Her glare deepened. “You cursed a priest?!”
“Technically,” I said, holding up a finger, “he was unconscious and therefore not really a priest at the time. So morally, we’re in a kind of legal gray area.”
“Azrael—”
“Look,” I said, cutting her off before she could hit me with the angelic morality lecture, “do you want to know if a mortal can touch the crystal or not?”
She paused. Damn it, that was a yes face. She didn’t want to admit it, but she was just as curious as I was. Maybe more.
“I hate this,” she muttered under her breath.
“But you’re letting me do it,” I sang back, crouching next to the priest and giving his cheek a gentle pat. “Alright, Father Sleepy. Time to be useful.”
The curse was still active, so I snapped my fingers.
The priest’s body jolted upright like a puppet on invisible strings, his head lolling slightly. His eyes flickered with faint light, but there was no conscious awareness there—just enough awareness to move.
I stood up and pointed dramatically at the glowing crystal. “March, my holy meat puppet.”
“Azrael!” Puriel snapped.
I ignored her.
The priest took slow, halting steps toward the crystal, his robes dragging slightly behind him. The silence in the room was so thick I could feel it press against my skin. The tension was real. Even Puriel, judgment and all, didn’t interrupt again.
He was halfway there. The crystal started to pulse. A faint hum rose in the chamber. A weird golden light gathered under the priest’s feet.
“He’s doing it,” I whispered. “He’s actually doing it.”
Puriel didn’t say a word, but I could see the hope in her eyes.
Three steps away.
Two steps.
One—
-BOOM!
The crystal pulsed once. Just once. But that was all it needed. The force it unleashed made the air implode. A concussive wave shot out from the pedestal and launched the priest across the room like he was a poorly thrown plushie.

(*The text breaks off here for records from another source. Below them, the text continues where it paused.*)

===== config.mk =====
export PLATFORM = sky130hd
export DESIGN_NAME = g1_tx
export DESIGN_NICKNAME = d
export VERILOG_FILES = /design/src/rtl/g1_tx.sv
export SDC_FILE = /design/constraint.sdc
export NUM_CORES = 1
export LEC_CHECK = 0
export ABC_AREA = 1
export CAP_MARGIN = 40
export CELL_PAD_IN_SITES_DETAIL_PLACEMENT = 2
export CELL_PAD_IN_SITES_GLOBAL_PLACEMENT = 2
export CORE_UTILIZATION = 29
export CTS_CLUSTER_SIZE = 40
export DETAILED_ROUTE_END_ITERATION = 12
export PLACE_DENSITY_LB_ADDON = 0.1
export SLEW_MARGIN = 40
export SYNTH_ARGS = -nofsm -noshare
export SYNTH_HDL_FRONTEND = slang
export SYNTH_SLANG_ARGS = --single-unit

===== constraint.sdc =====
create_clock -name clk -period 1.75 [get_ports clk]
set_clock_uncertainty 0.1 [all_clocks]
set_input_delay 0.2625 -clock clk [delete_from_list [all_inputs] [get_ports clk]]
set_output_delay 0.2625 -clock clk [all_outputs]
set_load 0.01 [all_outputs]

===== src/rtl/g1_tx.sv =====
// g1_tx: serial frame transmitter for the g1 pattern receiver.
// Frame = PRE_LEN ones, one zero, DATA_W data bits MSB first, even parity; line low between frames.
module g1_tx #(
   parameter int PRE_LEN = 5,
   parameter int DATA_W  = 8
) (
   input  logic              clk,
   input  logic              rst,
   input  logic              start,
   input  logic [DATA_W-1:0] din,
   output logic              a,
   output logic              busy,
   output logic              done
);

   localparam int CW_PRE = $clog2(PRE_LEN + 1);
   localparam int CW_DAT = $clog2(DATA_W + 1);
   localparam int CW     = (CW_PRE > CW_DAT) ? CW_PRE : CW_DAT;

   typedef enum logic [2:0] {IDLE, PRE, SEP, DATA, PAR, DONE} state_t;

   state_t            state, state_nx;
   logic [CW-1:0]     cnt, cnt_nx;
   logic [DATA_W-1:0] shreg, shreg_nx;
   logic              par, par_nx;
   logic              a_nx, busy_nx, done_nx;

   // NOTE: sequential state uses non-blocking assignments so every register
   // samples the pre-edge values of the others, independent of statement order.
   always_ff @(posedge clk) begin
      if (rst) begin
         state <= IDLE;
         cnt   <= '0;
         shreg <= '0;
         par   <= 1'b0;
         a     <= 1'b0;
         busy  <= 1'b0;
         done  <= 1'b0;
      end else begin
         state <= state_nx;
         cnt   <= cnt_nx;
         shreg <= shreg_nx;
         par   <= par_nx;
         a     <= a_nx;
         busy  <= busy_nx;
         done  <= done_nx;
      end
   end

   // Outputs are registered, so each branch computes the line value for the
   // state being entered; the shift happens on the edge that presents its MSB.
   always_comb begin
      // NOTE: every variable gets a default first so no path through the
      // case statement can leave one unassigned and infer a latch.
      state_nx = state;
      cnt_nx   = cnt;
      shreg_nx = shreg;
      par_nx   = par;
      a_nx     = 1'b0;
      busy_nx  = busy;
      done_nx  = 1'b0;

      unique case (state)
         IDLE, DONE: begin
            busy_nx  = 1'b0;
            state_nx = IDLE;
            if (start) begin
               state_nx = PRE;
               shreg_nx = din;
               par_nx   = 1'b0;
               cnt_nx   = CW'(PRE_LEN);
               a_nx     = 1'b1;
               busy_nx  = 1'b1;
            end
         end

         PRE: begin
            cnt_nx = cnt - CW'(1);
            if (cnt == CW'(1)) begin
               state_nx = SEP;
               a_nx     = 1'b0;
            end else begin
               a_nx = 1'b1;
            end
         end

         SEP: begin
            state_nx = DATA;
            cnt_nx   = CW'(DATA_W);
            a_nx     = shreg[DATA_W-1];
            shreg_nx = shreg << 1;
            par_nx   = par ^ shreg[DATA_W-1];
         end

         DATA: begin
            cnt_nx = cnt - CW'(1);
            if (cnt == CW'(1)) begin
               state_nx = PAR;
               a_nx     = par;
            end else begin
               a_nx     = shreg[DATA_W-1];
               shreg_nx = shreg << 1;
               par_nx   = par ^ shreg[DATA_W-1];
            end
         end

         PAR: begin
            state_nx = DONE;
            busy_nx  = 1'b0;
            done_nx  = 1'b1;
         end

         default: begin
            state_nx = IDLE;
            busy_nx  = 1'b0;
         end
      endcase
   end

endmodule

# Yosys cells after proc, flatten, opt, wreduce, memory -nomap -nowiden
# Cells that the tools add are included.
[word_totals]
regBits = 19
latchBits = 0
ram_bits = 0
mem_bits_ro = 0
input_bits = 11
output_inout_bits = 3
elab_cells = 46
mem_count = 0
[op_classes]
add_sub_neg = 1
multipliers = 0
div = 0
magnitude_cmp = 0
eq_ne = 10
n_shift = 0
muxes = 18
bitwise_logic = 1
reduce_logical = 9
[ops]
columns = ["cell", "count"]
rows = [
  ["$pmux W8 S3", 1],
  ["$mux W8", 2],
  ["$pmux W3 S5", 1],
  ["$pmux W4 S3", 1],
  ["$ne A2 B2 Y1 const B", 4],
  ["$mux W1", 7],
  ["$eq A3 B2 Y1 const B", 2],
  ["$eq A3 B3 Y1 const B", 2],
  ["$mux W3", 2],
  ["$reduce_bool A3 Y1", 2],
  ["$eq A4 B1 Y1 const B", 1],
  ["$mux W4", 1],
  ["$pmux W1 S4", 1],
  ["$reduce_and A2 Y1", 2],
  ["$reduce_or A2 Y1", 2],
  ["$sub A4 B1 Y4 const B", 1],
  ["$eq A3 B1 Y1 const B", 1],
  ["$logic_not A3 Y1", 1],
  ["$pmux W1 S3", 1],
  ["$reduce_and A3 Y1", 1],
  ["$reduce_or A3 Y1", 1],
  ["$pmux W1 S2", 1],
  ["$xor A1 B1 Y1", 1],
]

# Longest topological paths before layout
[depth]
word_depth = 4
ltp_mapped = 10
ltp_nobuf = 9

# Least setup slack after synthesis
# OpenSTA, ideal clock, no wires.
[synth_path]
kind = "reg-to-reg"
start = "reg cnt[1]"
end = "reg a"
setup_time_ns = 0.126
arrival_time_ns = 1.060
required_time_ns = 1.524
path_slack_ns = 0.464
stages_incl_launch_ff = 10
path_buffers = 1
synth_period_minus_slack_ns = 1.286
path_cell_list = "dfxtp_1 inv_1 ha_1 nand3_1 inv_1 nand2_2 buf_6 nor2_1 nor2_1 nor2_1"
[synth_between]
elab_chain_len = 3
word_cells_on_any_way = 4
classes_between = "1 x eq/ne; 3 x mux"
[synth_rtl]
columns = ["element", "line_no", "source"]
rows = [
  ["start, declared", "23", "logic [CW-1:0] cnt, cnt_nx;"],
  ["start signal, assigned", "41", "cnt <= cnt_nx;"],
  ["$eq A4 B1 Y1 *", "79, 97", ""],
  ["$mux W1, on equally long branches", "97, 79", ""],
  ["$pmux W1 S4 *", "63", "unique case (state)"],
  ["end signal, assigned", "44", "a <= a_nx;"],
  ["end, declared", "11", "output logic a,"],
]
# Mark *: on every way between the ends. The rest lies on a longest branch, timed or not.
# A chain may end at the register's enable or synchronous reset.

# Final worst setup path
[layout_path]
start = "reg cnt[1]"
end = "reg shreg[2]"
[layout_between]
elab_chain_len = 3
[layout_rtl]
columns = ["element", "line_no", "source"]
rows = [
  ["$eq A4 B1 Y1", "97", "if (cnt == CW'(1)) begin"],
  ["$ne A2 B2 Y1 (no source line)", "--", ""],
  ["$reduce_and A3 Y1 (no source line)", "--", ""],
  ["end signal, assigned", "42", "shreg <= shreg_nx;"],
  ["end, declared", "24", "logic [DATA_W-1:0] shreg, shreg_nx;"],
]
# No other way between the ends.

==> qor.log <==
INFO  clocking       clkSlewWorstSetupHoldPaths=0.07ns
INFO  floorplanning  floorplan.core_area=0.00347mm^2
INFO  power_and_ir_drop total_leakage_power=0.640nW
INFO  clocking       numClockSinks=19
INFO  finish         layout-drive-gt1-share=13.0%
INFO  finish         layout_common_cells=37 x sky130_fd_sc_hd__nand2_1, 23 x sky130_fd_sc_hd__nand3_1, 22 x sky130_fd_sc_hd__inv_1
INFO  finish         area_growth=21.7%
INFO  synthesis      netlist_top_cells_area=sky130_fd_sc_hd__dfxtp_1 35%, sky130_fd_sc_hd__nand2_1 13%, sky130_fd_sc_hd__nand3_1 11%
INFO  place          place_hpwl=2460um
INFO  synthesis      synth_nets=174
INFO  critical_path  cell_by_cell_trace_of_the_critical_path=inv_1 -> ha_1 -> nand3_1 -> inv_1 -> nand2_4 -> nand3_2 -> inv_2 -> nor2_1 -> nor2_1
INFO  worst_hold_path worst_hold_path.num_cells=2
INFO  synthesis      synthesis.area_per_instance=6.74um^2
INFO  place          pre_cts_slack=0.133ns
INFO  sta            finalSetupViolCount=0
INFO  synthesis      synth.ff_latch_count=19
INFO  synthesis      synthDistinctLibCells=23
INFO  place          place_congestion=0.817
INFO  grt            globalRouteOverflowTotal=0
INFO  synthesis      syn_area=0.00108mm^2
INFO  finish         final-instance-count-excl-fill=223
INFO  worst_hold_path worst_hold_path_type=register to register
INFO  finish         layout.filler_cells=432
INFO  floorplanning  initial_utilization=31.3%
INFO  clocking       tritoncts=built
INFO  grt            global_route.usage.total=17.3%
INFO  floorplanning  num_rows=21
INFO  sta            finalWorstSetupSlack=0.221ns
INFO  drt            drt_iter0_drc=20
INFO  floorplanning  top_level_ports=14
INFO  critical_path  critical-path-max-stage-delay=0.33ns
INFO  critical_path  cpMaxStageDelayCell=sky130_fd_sc_hd__dfxtp_1
INFO  synthesis      ys_seq_area_share=35.1%
INFO  place          placed_cells=219
INFO  synthesis      synthDominantCellAreaShare=35.1%
INFO  critical_path  r2r_slack=0.22ns
INFO  floorplanning  die_height=63.2um
INFO  sta            final-max-slew-violation-count=0
INFO  grt            number_of_antenna_violations_at_the_first_check_in_global_routing=0
INFO  critical_path  r2r_cell_count=9
INFO  finish         num-nets-final=191
INFO  clocking       ctsLongestPathBuffers=2
INFO  synthesis      synth.yosys.warnings=0
INFO  sta            layout_worst_path_cycle_share=87.4%
INFO  clocking       numCtsBuffers=3
INFO  grt            grt_pass1_wl=5330um
INFO  drt            vias=1066
INFO  critical_path  cp.arrival=1.63ns
INFO  flow_run       cap_viol_max_count=0
INFO  finish         layout.cells.most_common=sky130_fd_sc_hd__nand2_1
INFO  finish         antennaDiodeCount=0
INFO  status         status=completed
INFO  clocking       number_of_buffers_inserted_to_repair_setup_after_cts=0
INFO  clocking       cts_htree_levels=1
INFO  critical_path  worst_setup_path_start_kind=register
INFO  floorplanning  die-width=63.2um
INFO  critical_path  timing.critical_path.fanout_max=11
INFO  drt            detail_route.wl_per_cell=13.8um
INFO  power_and_ir_drop power_density_over_the_cells=1670mW/mm^2
INFO  clocking       root_buffer=sky130_fd_sc_hd__clkbuf_8
INFO  drt            vias_per_cell=4.78
INFO  grt            grt_pass1_vias=1106
INFO  sta            hold_slack=0.376ns
INFO  sta            worst_slew_margin_rel=76.4%
INFO  clocking       clock_insertion_delay_worst_skew=0.26ns
INFO  sta            worst_pin_slew=0.353ns
INFO  critical_path  critPathRequiredTime=1.85ns
INFO  place          buffer_ports.inserted=13
INFO  sta            maxClockFrequency=654MHz
INFO  synthesis      synth_cells=161
INFO  critical_path  endpoint_kind=register
INFO  drt            detail-route-antenna-nets=0
INFO  grt            grt_start_max_net_pins=12
INFO  drt            drc_violations_left=0
INFO  synthesis      cell_accounting_for_the_most_synthesized_area=sky130_fd_sc_hd__dfxtp_1
INFO  sta            final_hold_viols=0
INFO  power_and_ir_drop max_vdd_drop=0.572mV
INFO  drt            postRouteWirelength=3080um
INFO  sta            finalSetupTns=0ns
INFO  sta            grt_setup_unrepaired=no
INFO  floorplanning  die_area=0.00399mm^2
INFO  sta            layout_min_cycle_time=1.53ns
INFO  critical_path  critPathKind=register to register
INFO  drt            drt_pass1_iterations=3
## registers in the layout, summed over array words and instances, names as in the netlist
| signal | flops |
|---|---|
| a | 1 |
| shreg | 8 |
| state | 3 |
| done | 1 |
| cnt | 4 |
| par | 1 |
| busy | 1 |
## through the flow
step / total power [mW] / utilization, % / cell area [um^2]
6_report: 2.20 / 38.1 / 1320
5_1_grt: 2.42 / 38.1 / 1320
4_1_cts: 2.23 / 37.9 / 1320
3_5_place_dp: 1.90 / 36.6 / 1270
3_3_place_gp: 1.84 / 36.6 / 1270
2_1_floorplan: 1.58 / - / 1080
## final timing paths
check | from | to
worst min-delay path | shreg[3] | shreg[3]
worst max register to register | cnt[1] | shreg[2]
worst min register to register | shreg[3] | shreg[3]
worst max-delay path | cnt[1] | shreg[2]
## area by class of cell
| type | count | area (um^2) | area share, % |
|---|---|---|---|
| clock buffer | 4 | 45.0 | 3.41 |
| inverter | 26 | 100 | 7.58 |
| multi-input combinational | 111 | 564 | 42.7 |
| sequential | 19 | 380 | 28.8 |
| tap | 46 | 57.6 | 4.36 |
| timing repair buffer | 17 | 173 | 13.1 |
## layer usage
layer  share of wire [%]  track usage [%]
met4                0.55             1.74
met5                   0                0
met1                  49             22.9
met2                  48             28.8
met3                 2.4             4.53
## cells in the mapped netlist, drive strengths merged
cell	instances
a21oi	8
a31oi	1
buf	3
clkbuf	2
dfxtp	19
ha	2
inv	26
nand2	43
nand3	26
nand4	3
nor2	22
o21ai	6
## where the power goes
part | internal (mW) | switching (mW)
clock network | 0.162 | 0.157
registers | 0.595 | 0.122
logic | 0.419 | 0.745
total | 1.18 | 1.02
## timing repair
action,4_1_cts,5_1_grt
gates resized for setup,0,1
endpoints found under the setup margin,0,3
hold buffers,0,0
## kinds of logic after synthesis
kind of cell,share of synthesized area [%]
DFF,35.1
AOI/OAI and AO/OA,8.42
and+or+nand+nor,40.8
adders and majority gates,2.31
buffers and inverters,13.4
## worst max-delay path, delay by kind of cell, from the launching register on
family        cells  cell delay, ns
fa+ha+maj         1            0.19
flops             1            0.33
simple gates      5            0.54
buf+inv           3            0.31
Note: power is estimated with default switching activity, not from simulation.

His body spun through the air and would’ve splattered against the wall like a bug on a windshield—
If not for Puriel.
She threw up a golden barrier so fast it cracked the ground beneath her. The priest hit it hard, bounced, and slid down to the floor with a groan before passing out again like a worn-out hamster.
I just blinked, dusting the fallout from my clothes.

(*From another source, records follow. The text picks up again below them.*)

--- config.mk ---
export PLATFORM = sky130hd
export DESIGN_NAME = gpr_ea_file
export DESIGN_NICKNAME = d
export VERILOG_FILES = /design/src/rtl/gpr_ea_file.sv
export SDC_FILE = /design/constraint.sdc
export NUM_CORES = 1
export LEC_CHECK = 0
export CAP_MARGIN = 20
export CORE_MARGIN = 5
export CORE_UTILIZATION = 24
export CTS_CLUSTER_DIAMETER = 30
export DETAILED_ROUTE_END_ITERATION = 10
export MAX_ROUTING_LAYER = met4
export PLACE_DENSITY_LB_ADDON = 0.05
export SYNTH_ARGS = -nofsm -noshare
export SYNTH_HDL_FRONTEND = slang
export SYNTH_SLANG_ARGS = --single-unit
--- constraint.sdc ---
create_clock -name clk -period 6.8 [get_ports clk]
set_clock_uncertainty 0.05 [all_clocks]
set_input_delay 1.36 -clock clk [delete_from_list [all_inputs] [get_ports clk]]
set_output_delay 1.36 -clock clk [all_outputs]
set_load 0.01 [all_outputs]
--- src/rtl/gpr_ea_file.sv ---
// General-purpose register file with a two-stage, handshaked multi-operand read-sum port.
// Optional GPR_BYPASS_EN: an operand matching a same-cycle write captures the new write data.
module gpr_ea_file #(
   parameter int DATA_W = 14,
   parameter int REG_N  = 16,
   parameter int REG_W  = 4,
   parameter int N_OPS  = 3
) (
   input  logic                     clk,
   input  logic                     rst_n,
   input  logic                     wr_en,
   input  logic [REG_W-1:0]         wr_addr,
   input  logic [DATA_W-1:0]        wr_data,
   input  logic                     rd_valid,
   output logic                     rd_ready,
   input  logic [N_OPS*REG_W-1:0]   rd_addr,
   output logic                     sum_valid,
   input  logic                     sum_ready,
   output logic [DATA_W-1:0]        sum_data,
   output logic                     sum_ovf
);

   localparam int SUM_W = DATA_W + 2;

   logic [DATA_W-1:0] r_regs   [REG_N];
   logic [DATA_W-1:0] r_s1_ops [N_OPS];
   logic              r_s1_valid;
   logic              r_sum_valid;
   logic [DATA_W-1:0] r_sum_data;
   logic              r_sum_ovf;

   logic [REG_W-1:0]  w_idx     [N_OPS];
   logic [DATA_W-1:0] w_capture [N_OPS];
   logic [SUM_W-1:0]  w_sum;
   logic              w_wr_hit;
   logic              w_s2_adv;
   logic              w_s1_adv;
   logic              w_accept;

   // Operand 0 sits in the most significant slice of rd_addr.
   for (genvar g = 0; g < N_OPS; g++) begin : g_idx
      assign w_idx[g] = rd_addr[(N_OPS-1-g)*REG_W +: REG_W];
   end

   assign w_wr_hit = wr_en && (int'(wr_addr) < REG_N);
   assign w_s2_adv = !r_sum_valid || sum_ready;
   assign w_s1_adv = r_s1_valid && w_s2_adv;
   assign rd_ready = !r_s1_valid || w_s2_adv;
   assign w_accept = rd_valid && rd_ready;

   // Out-of-range indices read as zero.
   always_comb begin
      for (int i = 0; i < N_OPS; i++) begin
         w_capture[i] = '0;
         if (int'(w_idx[i]) < REG_N) begin
            w_capture[i] = r_regs[w_idx[i]];
         end
`ifdef GPR_BYPASS_EN
         if (w_wr_hit && (wr_addr == w_idx[i])) begin
            w_capture[i] = wr_data;
         end
`endif
      end
   end

   // Two guard bits hold the carries of up to four operands.
   always_comb begin
      w_sum = '0;
      for (int i = 0; i < N_OPS; i++) begin
         w_sum = w_sum + {2'b00, r_s1_ops[i]};
      end
   end

   always_ff @(posedge clk) begin
      if (!rst_n) begin
         for (int i = 0; i < REG_N; i++) begin
            r_regs[i] <= '0;
         end
         for (int i = 0; i < N_OPS; i++) begin
            r_s1_ops[i] <= '0;
         end
         r_s1_valid  <= 1'b0;
         r_sum_valid <= 1'b0;
         r_sum_data  <= '0;
         r_sum_ovf   <= 1'b0;
      end else begin
         if (w_wr_hit) begin
            r_regs[wr_addr] <= wr_data;
         end

         if (w_accept) begin
            for (int i = 0; i < N_OPS; i++) begin
               r_s1_ops[i] <= w_capture[i];
            end
            r_s1_valid <= 1'b1;
         end else if (w_s1_adv) begin
            r_s1_valid <= 1'b0;
         end

         // A refill of S2 takes priority over its consumption.
         if (w_s1_adv) begin
            r_sum_data  <= w_sum[DATA_W-1:0];
            r_sum_ovf   <= |w_sum[SUM_W-1:DATA_W];
            r_sum_valid <= 1'b1;
         end else if (r_sum_valid && sum_ready) begin
            r_sum_valid <= 1'b0;
         end
      end
   end

   assign sum_valid = r_sum_valid;
   assign sum_data  = r_sum_data;
   assign sum_ovf   = r_sum_ovf;

endmodule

“…Okay, that was not expected.”
Puriel turned to glare at me. Not just annoyed. Not even angry.
Disappointed. The worst kind.
Her expression clearly said ‘Why didn’t you protect him, you useless gremlin?’
I raised my hands. “Hey, hey. Don’t look at me like that. I didn’t throw him. The crystal threw him!”

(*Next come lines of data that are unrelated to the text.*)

$ cat src/rtl/laser_pulse_ctrl.sv
// Laser-pulse controller: a button edge fires a pulse of run-time length on x,
// followed by a fixed cooldown; supports retrigger, abort and a shot counter.
module laser_pulse_ctrl #(
    parameter int unsigned LEN_W     = 8,
    parameter int unsigned COOLDOWN  = 2,
    parameter int unsigned RETRIGGER = 0,
    parameter int unsigned SHOT_W    = 16
) (
    input  logic              clk,
    input  logic              reset,
    input  logic              b,
    input  logic [LEN_W-1:0]  len,
    input  logic              abort,
    output logic              x,
    output logic              busy,
    output logic              done,
    output logic [SHOT_W-1:0] shots
);

    typedef enum logic [1:0] {
        IDLE = 2'd0,
        FIRE = 2'd1,
        COOL = 2'd2
    } state_t;

    localparam logic             HAS_COOL  = (COOLDOWN != 0);
    localparam logic             RETRIG_EN = (RETRIGGER != 0);
    localparam logic [LEN_W-1:0] COOL_LOAD = HAS_COOL ? LEN_W'(COOLDOWN - 1) : '0;

    state_t            state_q, state_d;
    logic [LEN_W-1:0]  cnt_q, cnt_d;
    logic              b_q;
    logic              x_q, x_d;
    logic              busy_q, busy_d;
    logic [SHOT_W-1:0] shots_q, shots_d;
    logic              done_c;
    logic              edge_c;
    logic              len_ok_c;

    assign edge_c   = b & ~b_q;
    assign len_ok_c = (len != '0);

    // State register and registered outputs
    always_ff @(posedge clk) begin
        if (reset) begin
            state_q <= IDLE;
            cnt_q   <= '0;
            b_q     <= 1'b0;
            x_q     <= 1'b0;
            busy_q  <= 1'b0;
            shots_q <= '0;
        end else begin
            state_q <= state_d;
            cnt_q   <= cnt_d;
            b_q     <= b;
            x_q     <= x_d;
            busy_q  <= busy_d;
            shots_q <= shots_d;
        end
    end

    // Next-state, counter and completion strobe
    always_comb begin
        state_d = state_q;
        cnt_d   = cnt_q;
        shots_d = shots_q;
        done_c  = 1'b0;

        unique case (state_q)
            IDLE: begin
                if (edge_c && len_ok_c && !abort) begin
                    state_d = FIRE;
                    cnt_d   = len - LEN_W'(1);
                    shots_d = shots_q + SHOT_W'(1);
                end
            end
            FIRE: begin
                if (abort) begin
                    state_d = HAS_COOL ? COOL : IDLE;
                    cnt_d   = COOL_LOAD;
                end else if (RETRIG_EN && edge_c && len_ok_c) begin
                    cnt_d = len - LEN_W'(1);
                end else if (cnt_q == '0) begin
                    done_c  = 1'b1;
                    state_d = HAS_COOL ? COOL : IDLE;
                    cnt_d   = COOL_LOAD;
                end else begin
                    cnt_d = cnt_q - LEN_W'(1);
                end
            end
            COOL: begin
                if (cnt_q == '0) begin
                    state_d = IDLE;
                end else begin
                    cnt_d = cnt_q - LEN_W'(1);
                end
            end
            default: begin
                state_d = IDLE;
                cnt_d   = '0;
            end
        endcase

        x_d    = (state_d == FIRE);
        busy_d = (state_d != IDLE);
    end

    assign x     = x_q;
    assign busy  = busy_q;
    assign done  = done_c & ~reset;
    assign shots = shots_q;

endmodule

“You’re the one who cursed him and made him walk to it,” she hissed.
“I was doing SCIENCE!”
“That was a person!”
“That was a hypothesis!”
She groaned, knelt beside the unconscious priest, and healed the worst of the impact with a warm glow from her palm. “You’re lucky he’s still alive.”
“You’re lucky I’m still alive,” I muttered, glancing back at the crystal, which had calmed again like it hadn’t just committed first-degree holy assault.
Puriel stood up again, brushing stone dust off her sleeves. “It confirms what we feared. Not even a mortal can touch it.”
“Okay, yes. But we also learned that it doesn’t discriminate based on power. Everyone gets the divine slap.”
“That’s not a good thing.”
“I didn’t say it was,” I replied. “But it means we’re missing something. It’s not about who’s strong enough, or pure enough, or sinful enough. It’s about something else.”
She looked at the crystal, thoughtful now instead of angry.
“…Maybe it’s not looking for a type of being,” she said slowly. “Maybe it’s looking for an intention.”
I tilted my head. “Like a vibe check?”
She gave me a flat look.
“I’m serious,” I said, pointing at the crystal. “What if it doesn’t care if you’re mortal, angel, or devil? What if it’s reacting to what you’re doing—not who you are?”
Her eyes lit up slightly.
I grinned. “Oh damn. Did I just accidentally say something smart?”
“I’m as surprised as you are.”
“Well, I’m not that surprised. I know I’m smart.”